-- Opening Marker --

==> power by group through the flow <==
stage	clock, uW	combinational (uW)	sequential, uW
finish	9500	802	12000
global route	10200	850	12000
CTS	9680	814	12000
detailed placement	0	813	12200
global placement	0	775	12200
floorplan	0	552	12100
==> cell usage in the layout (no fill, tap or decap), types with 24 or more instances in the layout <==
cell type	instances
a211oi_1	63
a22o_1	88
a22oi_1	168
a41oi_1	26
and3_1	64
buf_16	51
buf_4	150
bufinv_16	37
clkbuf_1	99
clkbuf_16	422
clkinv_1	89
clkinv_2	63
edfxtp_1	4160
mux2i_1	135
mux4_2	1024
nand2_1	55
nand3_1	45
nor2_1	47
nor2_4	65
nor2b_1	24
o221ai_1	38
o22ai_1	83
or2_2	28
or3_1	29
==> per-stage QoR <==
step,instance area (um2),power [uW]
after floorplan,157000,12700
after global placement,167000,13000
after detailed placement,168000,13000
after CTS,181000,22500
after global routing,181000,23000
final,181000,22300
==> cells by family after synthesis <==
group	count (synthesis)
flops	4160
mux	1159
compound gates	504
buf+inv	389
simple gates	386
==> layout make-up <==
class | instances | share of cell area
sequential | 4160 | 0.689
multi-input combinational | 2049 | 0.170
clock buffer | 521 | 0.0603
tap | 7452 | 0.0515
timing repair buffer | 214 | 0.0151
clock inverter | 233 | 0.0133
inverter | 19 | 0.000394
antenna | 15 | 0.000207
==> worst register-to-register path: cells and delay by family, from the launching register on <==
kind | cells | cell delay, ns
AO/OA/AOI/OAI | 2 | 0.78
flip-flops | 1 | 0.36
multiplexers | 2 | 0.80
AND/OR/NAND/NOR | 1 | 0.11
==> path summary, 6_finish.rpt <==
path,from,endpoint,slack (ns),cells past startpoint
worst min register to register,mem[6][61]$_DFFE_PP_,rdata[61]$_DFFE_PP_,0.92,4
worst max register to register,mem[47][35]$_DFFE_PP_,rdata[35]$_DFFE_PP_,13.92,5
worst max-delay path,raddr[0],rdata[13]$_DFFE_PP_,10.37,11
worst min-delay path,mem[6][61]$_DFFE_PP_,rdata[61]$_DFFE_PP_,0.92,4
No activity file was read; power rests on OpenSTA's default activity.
### src/hw/rtl/inr_pkg.sv
// shared types and constants for the index node router
// no dependencies; used by every module of the block
`default_nettype none
package inr_pkg;

    // item kinds
    localparam logic [1:0] KIND_LOOKUP   = 2'd0;
    localparam logic [1:0] KIND_APPEND   = 2'd1;
    localparam logic [1:0] KIND_SORT     = 2'd2;
    localparam logic [1:0] KIND_RESERVED = 2'd3;

    // route codes
    localparam logic [1:0] ROUTE_ENTRY    = 2'd0;
    localparam logic [1:0] ROUTE_LEFTMOST = 2'd1;
    localparam logic [1:0] ROUTE_SIBLING  = 2'd2;

    // status codes
    localparam logic [1:0] STATUS_DONE  = 2'd0;
    localparam logic [1:0] STATUS_EMPTY = 2'd1;
    localparam logic [1:0] STATUS_FULL  = 2'd2;

    // register indexes (byte address 4*index)
    localparam logic [2:0] REG_HIGH_KEY_VALID  = 3'd0;
    localparam logic [2:0] REG_HIGH_KEY        = 3'd1;
    localparam logic [2:0] REG_SIBLING_ID      = 3'd2;
    localparam logic [2:0] REG_LEFTMOST_ID     = 3'd3;
    localparam logic [2:0] REG_SPLIT_THRESHOLD = 3'd4;

    localparam int ADDR_W = 5;
    localparam logic [6:0] SPLIT_THRESHOLD_RESET = 7'd64;

    typedef struct packed {
        logic [1:0]         kind;
        logic signed [31:0] key;
        logic [31:0]        child_in;
    } in_item_t;

    typedef struct packed {
        logic [31:0]        child_out;
        logic [1:0]         route;
        logic [1:0]         status;
        logic [6:0]         entry_count;
        logic               split_needed;
        logic signed [31:0] split_key;
    } out_item_t;

    typedef struct packed {
        logic signed [31:0] key;
        logic [31:0]        child;
    } entry_t;

    typedef struct packed {
        logic lt0;
        logic lt1;
    } cmp_res_t;

    typedef enum logic [3:0] {
        ST_IDLE,
        ST_DISP,
        ST_LFIRST,
        ST_LSCAN,
        ST_SI,
        ST_SJ,
        ST_SPUT,
        ST_FIN,
        ST_OUT
    } state_t;

endpackage
`default_nettype wire

### src/hw/rtl/inr_cmp.sv
// shared signed key compare unit, two less-than lanes
// depends on inr_pkg for the result struct
`default_nettype none
module inr_cmp (
    input  wire logic signed [31:0] a0,
    input  wire logic signed [31:0] b0,
    input  wire logic signed [31:0] a1,
    input  wire logic signed [31:0] b1,
    output inr_pkg::cmp_res_t       res
);

    assign res.lt0 = (a0 < b0);
    assign res.lt1 = (a1 < b1);

endmodule
`default_nettype wire

### config.mk
export PLATFORM = sky130hd
export DESIGN_NAME = inr_cmp
export DESIGN_NICKNAME = d
export VERILOG_FILES = /design/src/hw/rtl/inr_pkg.sv /design/src/hw/rtl/inr_cmp.sv
export SDC_FILE = /design/constraint.sdc
export NUM_CORES = 1
export LEC_CHECK = 0
export BUFFER_PORTS_ARGS = -buffer_cell sky130_fd_sc_hd__clkbuf_2
export CORE_MARGIN = 4
export CORE_UTILIZATION = 30
export DETAILED_ROUTE_END_ITERATION = 6
export GPL_TIMING_DRIVEN = 0
export PLACE_DENSITY = 0.77
export SLEW_MARGIN = 0
export SYNTH_ARGS = -nofsm -noshare
export SYNTH_HDL_FRONTEND = slang
export SYNTH_SLANG_ARGS = --single-unit
### constraint.sdc
create_clock -name vclk -period 1.55
set_input_delay 0.0775 -clock vclk [all_inputs]
set_output_delay 0.0775 -clock vclk [all_outputs]
set_load 0.05 [all_outputs]
==> results.toml, run 1 <==
[synth]
synthesis.area_sq_mm = 0.001582
synth.top_cell.area_share = 0.4905
synth_top_area_cell = "ha_1"
synth_cells = 220
syn-num-nets = 410
yosysWarnings = 0
ys_seq_area_frac = 0
yosysUniqueCellTypes = 27
avgSynthCellArea_sq_um = 7.189
netlist_top_cells_area = "ha_1 49%, inv_1 15%, a21oi_1 6.0%"

[layout]
num-clock-buffers = 0
final_util = 0.5617
syn2layout_area_growth_pct = 81.41
fillers = 468
final_common_cell = "clkbuf_2"
mostFrequentLayoutCells = "122 x clkbuf_2, 43 x inv_1, 38 x ha_1"
final_cells = 422
multi_input_area_sq_mm = 0.001773
drive_gt1_frac = 0.5625
seq_cell_count = 0
finish.net_count = 544
register_area_sq_um = 0
antenna_cells = 0

[timing]
tightestPinTransition_ns = 0.2857
hold_viol = 0
timing.final.crit_period_ns = 2.040
drv_slew = 0
setup_violations = 2
rsz0062_at_grt = "true"
timing.final.ws_setup_ns = -0.4898
relSlewSlack = 0.8069
finalCritPeriodShare = 1.316
fmax_ghz = 0.4902

[grt]
grt_overflow = 0
first_global_vias = 1973
grt_util_all_layers = 0.1334
grt_pass1_wl_mm = 7.272
grt_max_degree = 5
grt_antenna_before_repair = 0

[critical_path]
critPathLaunch = "a1[14]"
cp.required_ns = 1.47
cp_top_family = "simple AND/OR/NAND/NOR gates"
slowest_delay_ns = 0.49
critPathBufInv = 2
cp_max_fo = 3
startpoint_type = "input pin"
cp_cell_sequence = "clkbuf_2 > ha_4 > nand4_1 > nor2_2 > a22o_1 > or4_4 > a31oi_4 > mux2i_4 > buf_8"
crit_type = "input pin to primary output"
crit_slowest_cell = "or4_4"
end_kind = "primary output"
cp.arrival_ns = 1.96

[floorplan]
die_x_microns = 80.61
io_pins = 130
start_util = 0.3097
std_cell_rows = 26
dieHeight_microns = 80.61
die-area_sq_mm = 0.006497
design.core.area_sq_mm = 0.005107

[drt]
top_layer = "met3"
num_vias = 1957
vias_per_cell = 4.637
wl_met3_microns = 535
routed_wl_mm = 4.845
met1Wirelength_mm = 1.739
drt_iter0_markers = 17
wl_per_cell_microns = 11.48
routed-wl-met2_mm = 2.570
dr.pass1.iters = 4
final_antenna_net_count = 0
drc_errors = 0

[pwr]
ir_worst_vdd_v = 0.0001583
leakage_nw = 1.596
power.density_mw_per_mm2 = 265.3

[min_path]
hold_path_class = "input pin to primary output"
hold_end = "res[1]"
hold_depth = 4
worstHoldStart = "a0[31]"

[place]
globalplace.congestion = 0.6839
post-place-ws_ns = -0.7131
dp_cells = 420
portBuffers = 130
place_hpwl_mm = 4.533

[flow_run]
drv_cap = 0

[outcome]
violations = "setup timing"
status = "complete, but fails checks"

[cts]
cts_hold_buf = 0
cell usage after synthesis, drive strengths merged:
cell type / n
a2111oi: 1
a211o: 1
a211oi: 1
a21boi: 1
a21o: 5
a21oi: 19
a22o: 2
a311oi: 1
a31oi: 4
and3: 2
ha: 62
inv: 62
mux2i: 2
nand2: 12
nand2b: 4
nand3: 8
nand4: 11
nor2: 7
nor3: 1
nor4: 1
nor4b: 1
o21a: 1
o21ai: 8
o21bai: 1
or4: 1
or4b: 1
worst min-delay path, cell delays in order:
cell and delay, ns:
clkbuf_2 0.08, ha_1 0.19, mux2i_4 0.10, buf_8 0.15
through the flow:
step	total power, mW	area, sq um	hold slack [ns]	TNS, ns
6_report	0.7612	2869	0.6743	-0.7334
3_3_place_gp	0.6643	2675	0.7476	-1.084
2_1_floorplan	0.4164	1937	0.4843	-0.4905
5_1_grt	0.8595	2869	0.7192	-0.8601
3_5_place_dp	0.6904	2675	0.7551	-1.117
4_1_cts	0.7270	2764	0.6945	-0.7937
kinds of logic after synthesis:
logic type | after synthesis | synth area share
compound gates | 45 | 0.1836
fa+ha+maj | 62 | 0.4905
buf+inv | 62 | 0.1471
mux | 2 | 0.01266
simple gates | 49 | 0.1661
layout make-up:
class / instances / share of cell area
multi-input combinational: 158 / 0.6180
timing repair buffer: 132 / 0.2564
tap: 70 / 0.03053
inverter: 62 / 0.09507
worst max-delay path by stage:
stage / endpoint / depth (start not counted) / slack (ns)
after floorplan: res[0] / 8 / -0.37
after global placement: res[0] / 10 / -0.71
after detailed placement: res[0] / 10 / -0.71
after CTS: res[0] / 9 / -0.52
after global routing: res[0] / 9 / -0.57
final: res[0] / 9 / -0.49
per-layer routing:
metal	GRT usage	vias to the layer above
met1	0.1293	847
met3	0.02466	0
met2	0.2939	84
li1	-	1026
met4	0.005068	0
met5	0	-
timing repair:
item | CTS | global route
pin swaps | 10 | 15
gates resized for setup | 13 | 22
endpoints found under the setup margin | 2 | 2
setup buffers | 1 | 1
report_power, final:
group | switching, mW | internal, mW
Combinational | 0.350 | 0.411
Sequential | 0 | 0
Clock | 0 | 0
Power figures use the tool's default switching activity.
==> run 2: changes to the inputs <==
--- a/config.mk
+++ b/config.mk
@@ -6,11 +6,13 @@
 export NUM_CORES = 1
 export LEC_CHECK = 0
 export BUFFER_PORTS_ARGS = -buffer_cell sky130_fd_sc_hd__clkbuf_2
+export CAP_MARGIN = 25
 export CORE_MARGIN = 4
 export CORE_UTILIZATION = 30
 export DETAILED_ROUTE_END_ITERATION = 6
 export GPL_TIMING_DRIVEN = 0
 export PLACE_DENSITY = 0.77
+export SKIP_LAST_GASP = 1
 export SLEW_MARGIN = 0
 export SYNTH_ARGS = -nofsm -noshare
 export SYNTH_HDL_FRONTEND = slang
==> run 2 against run 1 <==
The flow still finishes with violations (setup timing). Critical path depth increased by 1. First-iteration DRC count is 5.9% higher. Combinational power is 0.9% lower. Power down 0.92%. Non-clock buffer count unchanged. Via count is 0.26% lower. Utilization decreased by 0.39 points. Hold slack did not move. Global-route usage is essentially flat. Count of clock-buffer cells in the layout is the same. Cell count unchanged. Routed wire length is 0.60% lower. Critical path type unchanged. Critical endpoint unchanged. Largest power group unchanged.
==> results.toml, run 2 (same netlist as run 1, synthesis figures left out) <==
[outcome]
status = "complete, but fails checks"
violations = "setup timing"

[pwr]
power.density_mw_per_mm2 = 264.7
leakage_nw = 1.583
power_mw = 0.7542
ir_worst_vdd_v = 0.0001532

[timing]
finalCritPeriodShare = 1.318
tightestPinTransition_ns = 0.4062
drv_slew = 0
fmax_ghz = 0.4896
setup_violations = 2
timing.final.crit_period_ns = 2.042
relSlewSlack = 0.7270
hold_viol = 0
timing.final.ws_setup_ns = -0.4923
rsz0062_at_grt = "true"

[place]
post-place-ws_ns = -0.7131
globalplace.congestion = 0.6839
placed_cell_area_sq_mm = 0.002675
portBuffers = 130
place_hpwl_mm = 4.533

[layout]
drive_gt1_frac = 0.5625
final_common_cell = "clkbuf_2"
syn2layout_area_growth_pct = 80.14
mostFrequentLayoutCells = "122 x clkbuf_2, 43 x inv_1, 38 x ha_1"
register_area_sq_um = 0
final_area_sq_mm = 0.002849
finish.net_count = 544
num-clock-buffers = 0
antenna_cells = 0
seq_cell_count = 0

[floorplan]
design.core.area_sq_mm = 0.005107
die-area_sq_mm = 0.006497
io_pins = 130
dieHeight_microns = 80.61
die_x_microns = 80.61
std_cell_rows = 26
start_util = 0.3097

[grt]
grt_max_degree = 5
first_global_vias = 1965
grt_antenna_before_repair = 0
grt_pass1_wl_mm = 7.245
grt.busiest_layer = "met2"
grt_use_met1 = 0.1293
grt_overflow = 0
met3_usage = 0.02466
grt_util_all_layers = 0.1329
use_met2 = 0.2922

[critical_path]
slowest_delay_ns = 0.49
cp.required_ns = 1.47
cp_cell_sequence = "clkbuf_8 > inv_8 > ha_4 > nand4_1 > nor2_2 > a22o_1 > or4_4 > a31oi_4 > mux2i_4 > buf_8"
crit_type = "input pin to primary output"
critPathLaunch = "b1[13]"
startpoint_type = "input pin"
crit_slowest_cell = "or4_4"
cp_max_fo = 2
end_kind = "primary output"
cp.arrival_ns = 1.96

[drt]
drc_errors = 0
drt_iter0_markers = 18
num_vias = 1952
routed_wl_mm = 4.816
final_antenna_net_count = 0
dr.pass1.iters = 4
wl_per_cell_microns = 11.41
vias_per_cell = 4.626

[min_path]
hold_path_class = "input pin to primary output"
worstHoldStart = "a0[31]"

[flow_run]
drv_cap = 0

[cts]
cts_hold_buf = 0
run 2: cell counts in the layout (fill, tap and decap cells not counted):
No cell type changed its count.
run 2: what timing repair did:
| action | in CTS | in global routing |
|---|---|---|
| pin swaps | 9 | 15 |
| setup endpoints to repair | 2 | 2 |
| buffers inserted | 1 | 1 |
| resized for setup | 12 | 21 |
run 2: cell type report:
type / instances / area, sq um
Multi-Input combinational cell: 158 / 1764
Tap cell: 70 / 87.58
Fill cell: 471 / 2258
Inverter: 62 / 272.8
Timing Repair Buffer: 132 / 724.4
run 2: worst paths after layout:
| kind | endpoint | slack, ns | depth (start not counted) |
|---|---|---|---|
| worst max-delay path | res[0] | -0.49 | 10 |
| worst min-delay path | res[1] | 0.67 | 4 |
run 2: through the flow:
stage / hold WS, ns / utilization / std cells / TNS, ns
after floorplan: 0.4843 / - / 220 / -0.4905
after global placement: 0.7476 / 0.5238 / 420 / -1.084
after detailed placement: 0.7551 / 0.5238 / 420 / -1.117
after CTS: 0.6945 / 0.5390 / 421 / -0.8011
after global routing: 0.7192 / 0.5578 / 422 / -0.8655
final: 0.6743 / 0.5578 / 422 / -0.7358
run 2: worst max-delay path, delay by kind of cell:
family,cells,cell delay [ns]
simple gates,3,0.66
compound gates,2,0.43
buf+inv,3,0.31
mux,1,0.26
fa+ha+maj,1,0.22
run 2: power breakdown:
| part | total (mW) | internal (mW) | switching [mW] |
|---|---|---|---|
| Combinational | 0.754 | 0.408 | 0.346 |
| Sequential | 0 | 0 | 0 |
| Clock | 0 | 0 | 0 |
run 2: routing by layer:
layer  routed length (microns)  vias to the layer above
li1                          -                     1026
met1                      1744                      842
met2                      2536                       84
met3                       535                        0
met4                         0                        0
met5                         0                        -
==> run 3: changes to the inputs <==
--- a/config.mk
+++ b/config.mk
@@ -5,13 +5,14 @@
 export SDC_FILE = /design/constraint.sdc
 export NUM_CORES = 1
 export LEC_CHECK = 0
+export ABC_AREA = 1
 export BUFFER_PORTS_ARGS = -buffer_cell sky130_fd_sc_hd__clkbuf_2
 export CAP_MARGIN = 25
 export CORE_MARGIN = 4
 export CORE_UTILIZATION = 30
 export DETAILED_ROUTE_END_ITERATION = 6
 export GPL_TIMING_DRIVEN = 0
-export PLACE_DENSITY = 0.77
+export PLACE_DENSITY = 0.76
 export SKIP_LAST_GASP = 1
 export SLEW_MARGIN = 0
 export SYNTH_ARGS = -nofsm -noshare
==> run 3 against run 2 <==
The flow now finishes without violations. Synthesized cell count is 21% higher. Via count is 3.9% higher. Fmax is 40% higher. Utilization is 6.6 points lower. Critical path depth is 3 higher. Synthesized area is 4.5% higher. Routed wire length is 4.0% lower. Combinational power is 13% lower. Sequential cell count stayed put. Largest power group unchanged.
==> results.toml, run 3 <==
[outcome]
status = "complete, no violations"

[min_path]
hold_depth = 6
hold_end = "res[0]"
worstHoldStart = "a1[31]"
hold_path_class = "input pin to primary output"

[synth]
ys_seq_area_frac = 0
post-synth-top-count-cell = "inv_1"
synth_cells = 267
synthTopCellsByCount = "81 x inv_1, 62 x ha_1, 56 x nand2_1, 31 x a21oi_1, 7 x nor2_1"
synthesis.area_sq_mm = 0.001653
yosysWarnings = 0
yosysUniqueCellTypes = 18
netlist_top_cells_area = "ha_1 47%, inv_1 18%, nand2_1 13%"
syn-num-nets = 457
synth.top_cell.area_share = 0.4693
synth_top_area_cell = "ha_1"
avgSynthCellArea_sq_um = 6.190

[critical_path]
startpoint_type = "input pin"
cp_max_fo = 2
crit_slowest_cell = "ha_1"
cp.arrival_ns = 1.38
end_kind = "primary output"
cp.required_ns = 1.47
cp_cell_sequence = "clkbuf_2 > inv_1 > ha_1 > a21oi_1 > nor2_1 > nor3_1 > nand2_1 > nand2_1 > nand2_1 > nand2_1 > nand3_1 > nand2_1 > buf_6"
worst_path_most_repeated_cell = "nand2_1"
crit_type = "input pin to primary output"
slowest_delay_ns = 0.28

[grt]
grt_overflow = 0
grt_pass1_wl_mm = 7.162
grt_max_degree = 6
grt_antenna_before_repair = 0
first_global_vias = 2011
grt_util_all_layers = 0.1249

[pwr]
power.density_mw_per_mm2 = 255.4
swShare = 0.4967
clockPowerShare = 0
pwr-share-comb = 1.000
p_seq_frac = 0
ir_worst_vdd_v = 0.0001230
p_int_mw = 0.3312
p_sw_mw = 0.3268
leakage_nw = 1.723

[place]
place_hpwl_mm = 4.352
portBuffers = 130
globalplace.congestion = 0.8160

[drt]
drt_iter0_markers = 15
wl_met3_microns = 336
num_vias = 2029
met1Wirelength_mm = 1.644
routed-wl-met2_mm = 2.624
drc_errors = 0
dr.pass1.iters = 2
routed_wl_mm = 4.621
top_layer = "met4"
vias_per_cell = 4.345
wl_per_cell_microns = 9.895
final_antenna_net_count = 0

[layout]
drive_gt1_frac = 0.4106
finish.net_count = 589
fillers = 540
final_common_cell = "clkbuf_2"
multi_input_area_sq_mm = 0.001521
syn2layout_area_growth_pct = 55.87
register_area_sq_um = 0
seq_cell_count = 0
antenna_cells = 0
mostFrequentLayoutCells = "128 x clkbuf_2, 79 x inv_1, 53 x nand2_1, 53 x ha_1, 23 x a21oi_1"
num-clock-buffers = 0

[timing]
tightestPinTransition_ns = 0.2438
finalCritPeriodShare = 0.9412
holdWs_ns = 0.7090
timing.final.crit_period_ns = 1.459
drv_slew = 0
setup_violations = 0
fmax_ghz = 0.6855
setup_tns_ns = 0
hold_viol = 0
relSlewSlack = 0.8358

[cts]
cts_hold_buf = 0

[floorplan]
dieHeight_microns = 82.23
die_x_microns = 82.23
std_cell_rows = 26
start_util = 0.3156
design.core.area_sq_mm = 0.005238
die-area_sq_mm = 0.006761
io_pins = 130

[flow_run]
drv_cap = 0
run 3: critical path: cells and delay by family:
family                     cells  cell delay (ns)
buffers and inverters          3             0.27
and+or+nand+nor                8             0.58
AOI/OAI and AO/OA              1             0.16
adders and majority gates      1             0.28
run 3: area by class of cell:
| cell class | instances | share of cell area |
|---|---|---|
| inverters | 81 | 0.1180 |
| multi-input cells | 186 | 0.5906 |
| well taps | 70 | 0.03400 |
| repair buffers | 130 | 0.2574 |
run 3: worst max path at each step:
stage / start / to / cells past startpoint
2_1_floorplan: b0[31] / res[1] / 10
3_3_place_gp: b0[31] / res[1] / 12
3_5_place_dp: b0[31] / res[1] / 12
4_1_cts: b0[31] / res[1] / 12
5_1_grt: b1[15] / res[0] / 14
6_report: b0[5] / res[1] / 13
run 3: per-layer routing:
metal,vias to the layer above,GRT usage
met4,0,0.008306
met3,2,0.01518
met5,-,0
met2,62,0.2716
li1,1109,-
met1,856,0.1271
run 3: timing repair:
item | in CTS | in global routing
setup endpoints to repair | 2 | 2
setup buffers | 0 | 0
pin swaps | 0 | 8
gates resized for setup | 2 | 33
run 3: power groups by stage:
stage | clock network, mW | registers (mW) | logic [mW]
final | 0 | 0 | 0.658
after global routing | 0 | 0 | 0.767
after CTS | 0 | 0 | 0.596
after detailed placement | 0 | 0 | 0.587
after global placement | 0 | 0 | 0.562
after floorplan | 0 | 0 | 0.344
run 3: kinds of logic (layout without fill, tap and decap cells):
group | Yosys count | in the layout | share of synthesized area
buf+inv | 81 | 211 | 0.1840
simple gates | 79 | 79 | 0.2014
fa+ha+maj | 62 | 62 | 0.4693
compound gates | 45 | 45 | 0.1454
run 3: per-stage QoR:
step	total power [mW]	area [sq um]	cells	setup slack (ns)	utilization
after floorplan	0.3442	1653	267	0.1642	-
after global placement	0.5624	2391	467	-0.02111	0.4565
after detailed placement	0.5866	2391	467	-0.04050	0.4565
after CTS	0.5959	2396	467	0.002009	0.4575
after global routing	0.7669	2576	467	-0.04497	0.4919
final	0.6581	2576	467	0.09120	0.4919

-- Closing Marker --

## DIRECTIONS
In the preceding material, find each line holding the word "constraint" and copy it out.

## EXERCISE RESULT
export SDC_FILE = /design/constraint.sdc
### constraint.sdc
 export SDC_FILE = /design/constraint.sdc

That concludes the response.